A High-Performance InAs/GaSb Core-Shell Nanowire Line-Tunneling TFET: An Atomistic Mode-Space NEGF Study

Using a tight-binding mode-space NEGF technique, we explore the essential physics, design and performance potential of the III-V core-shell (CS) nanowire (NW) heterojunction TFET. The CS TFET line-tunneling current increases significantly with the core diameter $d_{C}$ and outperforms the best III-V axial point-tunneling NW heterojunction TFET $I_{ON}$ by up to 6x for $d_{C}$ = 6.6 nm. Reaching such a high level of current at low supply voltage, however, requires and involves specific and sometime unanticipated optimizations and physics that are thoroughly investigated here.

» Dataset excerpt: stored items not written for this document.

**src/design/watch_pkg.sv**
```systemverilog
// Package with register map, field layout and reset values of the access-watch monitor.
// Summary of operation
// RULE1: Software-writable 32-bit base address compared against monitored accesses.
// RULE2: 32-bit address mask selects which address bits are compared.
// RULE3: 32-bit compare value matched against monitored write data.
// RULE4: 32-bit data mask selects which write-data bits are compared.
// RULE5: Polarity bit 1 triggers on watched master, 0 on any other master.
// RULE6: 3-bit watched channel number used in master comparison.
// RULE7: 16-bit watched initiator ID used in master comparison.
// RULE8: Double-word writes compare low half when select is 1, high half when 0.
// RULE9: Direction bit 0 watches reads only, 1 watches writes only.
// RULE10: While armed, all setup registers ignore software writes.
// RULE11: Five enables choose direction, channel, initiator, data and address criteria.
// RULE12: Arm bit clears itself once the watch interrupt is raised.
// RULE13: Triggering access address, data, channel, ID and type are captured read-only.
// RULE14: Interrupt only when every enabled criterion matches; set mask bit excludes bit.
package watch_pkg;
   localparam logic [7:0]  OFS_BASE        = 8'hD0;
   localparam logic [7:0]  OFS_ADDR_QUAL   = 8'hD4;
   localparam logic [7:0]  OFS_DATA_VALUE  = 8'hD8;
   localparam logic [7:0]  OFS_DATA_QUAL   = 8'hDC;
   localparam logic [7:0]  OFS_MASTER      = 8'hE0;
   localparam logic [7:0]  OFS_ACCESS      = 8'hE4;
   localparam logic [7:0]  OFS_POLICY      = 8'hE8;
   localparam logic [7:0]  OFS_CONTROL     = 8'hEC;
   localparam logic [7:0]  OFS_ST_ADDR     = 8'hF0;
   localparam logic [7:0]  OFS_ST_DATA     = 8'hF4;
   localparam logic [7:0]  OFS_ST_MASTER   = 8'hF8;
   localparam logic [7:0]  OFS_ST_ACCESS   = 8'hFC;
   localparam int          POS_POLARITY    = 19;
   localparam int          POS_CH_LO       = 16;
   localparam int          POS_ID_LO       = 0;
   localparam int          POS_LOW_SEL     = 1;
   localparam int          POS_DIR_SEL     = 0;
   localparam int          POS_EN_DIR      = 4;
   localparam int          POS_EN_CH       = 3;
   localparam int          POS_EN_ID       = 2;
   localparam int          POS_EN_DATA     = 1;
   localparam int          POS_EN_ADDR     = 0;
   localparam int          POS_ARM         = 0;
   localparam logic [31:0] RST_WORD        = 32'h0000_0000;
   localparam logic [19:0] RST_MASTER      = 20'h0_0000;
   localparam logic [1:0]  RST_ACCESS      = 2'h0;
   localparam logic [4:0]  RST_POLICY      = 5'h00;
endpackage
```
**src/design/memory_access_watch_monitor.sv**
```systemverilog
// Access-watch monitor comparing bus master accesses with a programmed pattern.
`timescale 1ns/1ns
module memory_access_watch_monitor #(
   parameter int CH_W = 3,
   parameter int ID_W = 16
) (
   input  wire logic              MCLK,
   input  wire logic              ARST_N,
   input  wire logic [7:0]        REG_ADDR,
   input  wire logic [31:0]       REG_WDATA,
   input  wire logic              REG_WR,
   input  wire logic              REG_RD,
   output logic      [31:0]       REG_RDATA,
   input  wire logic              ACC_VALID,
   input  wire logic [31:0]       ACC_ADDR,
   input  wire logic [63:0]       ACC_WDATA,
   input  wire logic              ACC_WRITE,
   input  wire logic              ACC_DOUBLE,
   input  wire logic [CH_W-1:0]   ACC_CHANNEL,
   input  wire logic [ID_W-1:0]   ACC_INITIATOR,
   output logic                   WATCH_IRQ
);
   logic [31:0]     base_address;
   logic [31:0]     address_qualifier;
   logic [31:0]     data_value;
   logic [31:0]     data_qualifier;
   logic            match_polarity;
   logic [CH_W-1:0] watched_channel;
   logic [ID_W-1:0] watched_initiator;
   logic            low_word_sel;
   logic            direction_sel;
   logic            direction_check_on;
   logic            channel_check_on;
   logic            initiator_check_on;
   logic            data_check_on;
   logic            address_check_on;
   logic            armed;
   logic [31:0]     st_address;
   logic [31:0]     st_data;
   logic [CH_W-1:0] st_channel;
   logic [ID_W-1:0] st_initiator;
   logic            st_write;
   logic            setup_wr;
   logic [31:0]     compared_data;
   logic            addr_ok;
   logic            data_ok;
   logic            dir_ok;
   logic            master_ok;
   logic            hit;

   function automatic logic masked_equal(input logic [31:0] a, input logic [31:0] b, input logic [31:0] m);
      masked_equal = ((a ^ b) & ~m) == 32'h0000_0000;
   endfunction

   // Setup writes are dropped while armed so a live watch cannot be altered mid-run.
   assign setup_wr = REG_WR && !armed; // [RULE10]

   always_ff @(posedge MCLK or negedge ARST_N)
   begin
      if (!ARST_N)
      begin
         base_address      <= watch_pkg::RST_WORD;
         address_qualifier <= watch_pkg::RST_WORD;
         data_value        <= watch_pkg::RST_WORD;
         data_qualifier    <= watch_pkg::RST_WORD;
      end
      else if (setup_wr)
      begin
         case (REG_ADDR)
            watch_pkg::OFS_BASE:       base_address      <= REG_WDATA; // [RULE1]
            watch_pkg::OFS_ADDR_QUAL:  address_qualifier <= REG_WDATA; // [RULE2]
            watch_pkg::OFS_DATA_VALUE: data_value        <= REG_WDATA; // [RULE3]
            watch_pkg::OFS_DATA_QUAL:  data_qualifier    <= REG_WDATA; // [RULE4]
            default:                   ;
         endcase
      end
   end

   always_ff @(posedge MCLK or negedge ARST_N)
   begin
      if (!ARST_N)
      begin
         match_polarity     <= watch_pkg::RST_MASTER[watch_pkg::POS_POLARITY];
         watched_channel    <= CH_W'(watch_pkg::RST_MASTER >> watch_pkg::POS_CH_LO);
         watched_initiator  <= ID_W'(watch_pkg::RST_MASTER);
         low_word_sel       <= watch_pkg::RST_ACCESS[watch_pkg::POS_LOW_SEL];
         direction_sel      <= watch_pkg::RST_ACCESS[watch_pkg::POS_DIR_SEL];
         direction_check_on <= watch_pkg::RST_POLICY[watch_pkg::POS_EN_DIR];
         channel_check_on   <= watch_pkg::RST_POLICY[watch_pkg::POS_EN_CH];
         initiator_check_on <= watch_pkg::RST_POLICY[watch_pkg::POS_EN_ID];
         data_check_on      <= watch_pkg::RST_POLICY[watch_pkg::POS_EN_DATA];
         address_check_on   <= watch_pkg::RST_POLICY[watch_pkg::POS_EN_ADDR];
      end
      else if (setup_wr)
      begin
         case (REG_ADDR)
            watch_pkg::OFS_MASTER:
            begin
               match_polarity    <= REG_WDATA[watch_pkg::POS_POLARITY];                    // [RULE5]
               watched_channel   <= REG_WDATA[watch_pkg::POS_CH_LO +: CH_W];               // [RULE6]
               watched_initiator <= REG_WDATA[watch_pkg::POS_ID_LO +: ID_W];               // [RULE7]
            end
            watch_pkg::OFS_ACCESS:
            begin
               low_word_sel  <= REG_WDATA[watch_pkg::POS_LOW_SEL]; // [RULE8]
               direction_sel <= REG_WDATA[watch_pkg::POS_DIR_SEL]; // [RULE9]
            end
            watch_pkg::OFS_POLICY:
            begin
               direction_check_on <= REG_WDATA[watch_pkg::POS_EN_DIR];  // [RULE11]
               channel_check_on   <= REG_WDATA[watch_pkg::POS_EN_CH];
               initiator_check_on <= REG_WDATA[watch_pkg::POS_EN_ID];
               data_check_on      <= REG_WDATA[watch_pkg::POS_EN_DATA];
               address_check_on   <= REG_WDATA[watch_pkg::POS_EN_ADDR];
            end
            default: ;
         endcase
      end
   end

   // Single-word writes always use the low lane; the select only matters for double words.
   assign compared_data = (ACC_DOUBLE && !low_word_sel) ? ACC_WDATA[63:32] : ACC_WDATA[31:0]; // [RULE8]

   assign addr_ok   = !address_check_on || masked_equal(ACC_ADDR, base_address, address_qualifier); // [RULE14]
   assign data_ok   = !data_check_on || (ACC_WRITE && masked_equal(compared_data, data_value, data_qualifier));
   assign dir_ok    = !direction_check_on || (ACC_WRITE == direction_sel); // [RULE9]
   // With neither master check enabled the master criterion is neutral regardless of polarity.
   assign master_ok = !(channel_check_on || initiator_check_on) ||
                      (((!channel_check_on || ACC_CHANNEL == watched_channel) &&
                        (!initiator_check_on || ACC_INITIATOR == watched_initiator)) == match_polarity); // [RULE5]
   assign hit = armed && ACC_VALID && addr_ok && data_ok && dir_ok && master_ok; // [RULE14]

   // A hit wins over a software write of the arm bit in the same cycle.
   always_ff @(posedge MCLK or negedge ARST_N)
   begin
      if (!ARST_N)
         armed <= 1'b0;
      else if (hit)
         armed <= 1'b0; // [RULE12]
      else if (REG_WR && REG_ADDR == watch_pkg::OFS_CONTROL)
         armed <= REG_WDATA[watch_pkg::POS_ARM];
   end

   always_ff @(posedge MCLK or negedge ARST_N)
   begin
      if (!ARST_N)
         WATCH_IRQ <= 1'b0;
      else
         WATCH_IRQ <= hit;
   end

   always_ff @(posedge MCLK or negedge ARST_N)
   begin
      if (!ARST_N)
      begin
         st_address   <= watch_pkg::RST_WORD;
         st_data      <= watch_pkg::RST_WORD;
         st_channel   <= '0;
         st_initiator <= '0;
         st_write     <= 1'b0;
      end
      else if (hit)
      begin
         st_address   <= ACC_ADDR;      // [RULE13]
         st_data      <= compared_data;
         st_channel   <= ACC_CHANNEL;
         st_initiator <= ACC_INITIATOR;
         st_write     <= ACC_WRITE;
      end
   end

   always_ff @(posedge MCLK or negedge ARST_N)
   begin
      if (!ARST_N)
         REG_RDATA <= 32'h0000_0000;
      else if (REG_RD)
      begin
         case (REG_ADDR)
            watch_pkg::OFS_BASE:       REG_RDATA <= base_address;
            watch_pkg::OFS_ADDR_QUAL:  REG_RDATA <= address_qualifier;
            watch_pkg::OFS_DATA_VALUE: REG_RDATA <= data_value;
            watch_pkg::OFS_DATA_QUAL:  REG_RDATA <= data_qualifier;
            watch_pkg::OFS_MASTER:     REG_RDATA <= 32'((32'(match_polarity) << watch_pkg::POS_POLARITY)
                                                 | (32'(watched_channel) << watch_pkg::POS_CH_LO)
                                                 | 32'(watched_initiator));
            watch_pkg::OFS_ACCESS:     REG_RDATA <= {30'h0000_0000, low_word_sel, direction_sel};
            watch_pkg::OFS_POLICY:     REG_RDATA <= {27'h000_0000, direction_check_on, channel_check_on,
                                                     initiator_check_on, data_check_on, address_check_on};
            watch_pkg::OFS_CONTROL:    REG_RDATA <= {31'h0000_0000, armed};
            watch_pkg::OFS_ST_ADDR:    REG_RDATA <= st_address;   // [RULE13]
            watch_pkg::OFS_ST_DATA:    REG_RDATA <= st_data;
            watch_pkg::OFS_ST_MASTER:  REG_RDATA <= 32'((32'(st_channel) << watch_pkg::POS_CH_LO) | 32'(st_initiator));
            watch_pkg::OFS_ST_ACCESS:  REG_RDATA <= {31'h0000_0000, st_write};
            default:                   REG_RDATA <= 32'h0000_0000;
         endcase
      end
      else
         REG_RDATA <= 32'h0000_0000;
   end

   property p_locked_base;
      @(posedge MCLK) disable iff (!ARST_N)
      armed |=> $stable(base_address);
   endproperty
   a_locked_base: assert property (p_locked_base) else $error("Base address changed while armed."); // [RULE10]

   property p_base_write;
      @(posedge MCLK) disable iff (!ARST_N)
      (REG_WR && !armed && REG_ADDR == watch_pkg::OFS_BASE) |=> base_address == $past(REG_WDATA);
   endproperty
   a_base_write: assert property (p_base_write) else $error("Base address write lost."); // [RULE1]

   property p_disarm;
      @(posedge MCLK) disable iff (!ARST_N)
      hit |=> !armed && WATCH_IRQ;
   endproperty
   a_disarm: assert property (p_disarm) else $error("Arm bit not cleared after interrupt."); // [RULE12]

   property p_capture;
      @(posedge MCLK) disable iff (!ARST_N)
      hit |=> st_address == $past(ACC_ADDR) && st_write == $past(ACC_WRITE);
   endproperty
   a_capture: assert property (p_capture) else $error("Triggering access not captured."); // [RULE13]

   property p_irq_cause;
      @(posedge MCLK) disable iff (!ARST_N)
      WATCH_IRQ |-> $past(armed) && $past(ACC_VALID);
   endproperty
   a_irq_cause: assert property (p_irq_cause) else $error("Interrupt without an armed access."); // [RULE14]

   property p_direction;
      @(posedge MCLK) disable iff (!ARST_N)
      (hit && direction_check_on) |-> ACC_WRITE == direction_sel;
   endproperty
   a_direction: assert property (p_direction) else $error("Hit on wrong direction."); // [RULE9]

   property p_address;
      @(posedge MCLK) disable iff (!ARST_N)
      (hit && address_check_on) |-> ((ACC_ADDR ^ base_address) & ~address_qualifier) == 32'h0000_0000;
   endproperty
   a_address: assert property (p_address) else $error("Hit with address mismatch."); // [RULE2]

   property p_master;
      @(posedge MCLK) disable iff (!ARST_N)
      (hit && channel_check_on && !initiator_check_on) |-> (ACC_CHANNEL == watched_channel) == match_polarity;
   endproperty
   a_master: assert property (p_master) else $error("Hit with wrong master polarity."); // [RULE5]

   property p_read_data;
      @(posedge MCLK) disable iff (!ARST_N)
      (REG_RD && REG_ADDR == watch_pkg::OFS_CONTROL) |=> REG_RDATA == {31'h0000_0000, $past(armed)};
   endproperty
   a_read_data: assert property (p_read_data) else $error("Control read returned wrong value."); // [RULE12]

   property p_locked_words;
      @(posedge MCLK) disable iff (!ARST_N)
      armed |=> $stable(address_qualifier) && $stable(data_value) && $stable(data_qualifier);
   endproperty
   a_locked_words: assert property (p_locked_words) else $error("Setup word changed while armed."); // [RULE10]

   property p_locked_fields;
      @(posedge MCLK) disable iff (!ARST_N)
      armed |=> $stable({match_polarity, watched_channel, watched_initiator, low_word_sel, direction_sel});
   endproperty
   a_locked_fields: assert property (p_locked_fields) else $error("Master setup changed while armed."); // [RULE10]

   property p_locked_policy;
      @(posedge MCLK) disable iff (!ARST_N)
      armed |=> $stable({direction_check_on, channel_check_on, initiator_check_on, data_check_on, address_check_on});
   endproperty
   a_locked_policy: assert property (p_locked_policy) else $error("Policy changed while armed."); // [RULE10]

   property p_qualifier_write;
      @(posedge MCLK) disable iff (!ARST_N)
      (REG_WR && !armed && REG_ADDR == watch_pkg::OFS_ADDR_QUAL) |=> address_qualifier == $past(REG_WDATA);
   endproperty
   a_qualifier_write: assert property (p_qualifier_write) else $error("Address mask write lost."); // [RULE2]

   property p_value_write;
      @(posedge MCLK) disable iff (!ARST_N)
      (REG_WR && !armed && REG_ADDR == watch_pkg::OFS_DATA_VALUE) |=> data_value == $past(REG_WDATA);
   endproperty
   a_value_write: assert property (p_value_write) else $error("Compare value write lost."); // [RULE3]

   property p_data_mask_write;
      @(posedge MCLK) disable iff (!ARST_N)
      (REG_WR && !armed && REG_ADDR == watch_pkg::OFS_DATA_QUAL) |=> data_qualifier == $past(REG_WDATA);
   endproperty
   a_data_mask_write: assert property (p_data_mask_write) else $error("Data mask write lost."); // [RULE4]

   property p_channel_write;
      @(posedge MCLK) disable iff (!ARST_N)
      (REG_WR && !armed && REG_ADDR == watch_pkg::OFS_MASTER) |=>
         watched_channel == CH_W'($past(REG_WDATA) >> watch_pkg::POS_CH_LO);
   endproperty
   a_channel_write: assert property (p_channel_write) else $error("Watched channel write lost."); // [RULE6]

   property p_initiator_write;
      @(posedge MCLK) disable iff (!ARST_N)
      (REG_WR && !armed && REG_ADDR == watch_pkg::OFS_MASTER) |=>
         watched_initiator == ID_W'($past(REG_WDATA) >> watch_pkg::POS_ID_LO) &&
         match_polarity == 1'($past(REG_WDATA) >> watch_pkg::POS_POLARITY);
   endproperty
   a_initiator_write: assert property (p_initiator_write) else $error("Watched initiator write lost."); // [RULE7]

   property p_policy_write;
      @(posedge MCLK) disable iff (!ARST_N)
      (REG_WR && !armed && REG_ADDR == watch_pkg::OFS_POLICY) |=>
         {direction_check_on, channel_check_on, initiator_check_on, data_check_on, address_check_on} ==
         5'($past(REG_WDATA) >> watch_pkg::POS_EN_ADDR);
   endproperty
   a_policy_write: assert property (p_policy_write) else $error("Policy enable write lost."); // [RULE11]

   property p_arm_write;
      @(posedge MCLK) disable iff (!ARST_N)
      (REG_WR && REG_ADDR == watch_pkg::OFS_CONTROL && !hit) |=>
         armed == 1'($past(REG_WDATA) >> watch_pkg::POS_ARM);
   endproperty
   a_arm_write: assert property (p_arm_write) else $error("Arm bit write lost."); // [RULE10]

   property p_irq_pulse;
      @(posedge MCLK) disable iff (!ARST_N)
      WATCH_IRQ |=> !WATCH_IRQ;
   endproperty
   a_irq_pulse: assert property (p_irq_pulse) else $error("Interrupt longer than one cycle."); // [RULE12]

   property p_data;
      @(posedge MCLK) disable iff (!ARST_N)
      (hit && data_check_on) |-> ACC_WRITE && ((compared_data ^ data_value) & ~data_qualifier) == 32'h0000_0000;
   endproperty
   a_data: assert property (p_data) else $error("Hit with write data mismatch."); // [RULE4]

   property p_lane_low;
      @(posedge MCLK) disable iff (!ARST_N)
      (hit && (!ACC_DOUBLE || low_word_sel)) |=> st_data == 32'($past(ACC_WDATA));
   endproperty
   a_lane_low: assert property (p_lane_low) else $error("Low data half not captured."); // [RULE8]

   property p_lane_high;
      @(posedge MCLK) disable iff (!ARST_N)
      (hit && ACC_DOUBLE && !low_word_sel) |=> st_data == 32'($past(ACC_WDATA) >> 32);
   endproperty
   a_lane_high: assert property (p_lane_high) else $error("High data half not captured."); // [RULE8]

   property p_other_master;
      @(posedge MCLK) disable iff (!ARST_N)
      (hit && (channel_check_on || initiator_check_on) && !match_polarity) |->
         !((!channel_check_on || ACC_CHANNEL == watched_channel) &&
           (!initiator_check_on || ACC_INITIATOR == watched_initiator));
   endproperty
   a_other_master: assert property (p_other_master) else $error("Hit on watched master at polarity 0."); // [RULE5]
endmodule // memory_access_watch_monitor

```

In spite of the commonly accepted view, we also show and explain the weak gate-length dependency observed for the line-tunneling current in a III-V TFET. We further investigate the effect of electron-phonon scattering and discrete-dopant impurity band tails on optimized CS NW TFETs. Including those non-idealities, the CS-TFET inverter performance significantly outperforms that of the axial TFETs. The low-power (LP) VDD = 0.35V CS-inverter delay is comparable to that of the high-performance (HP) Si CMOS using VDD = 0.55V, which shows promise for a LP TFET technology with HP speed.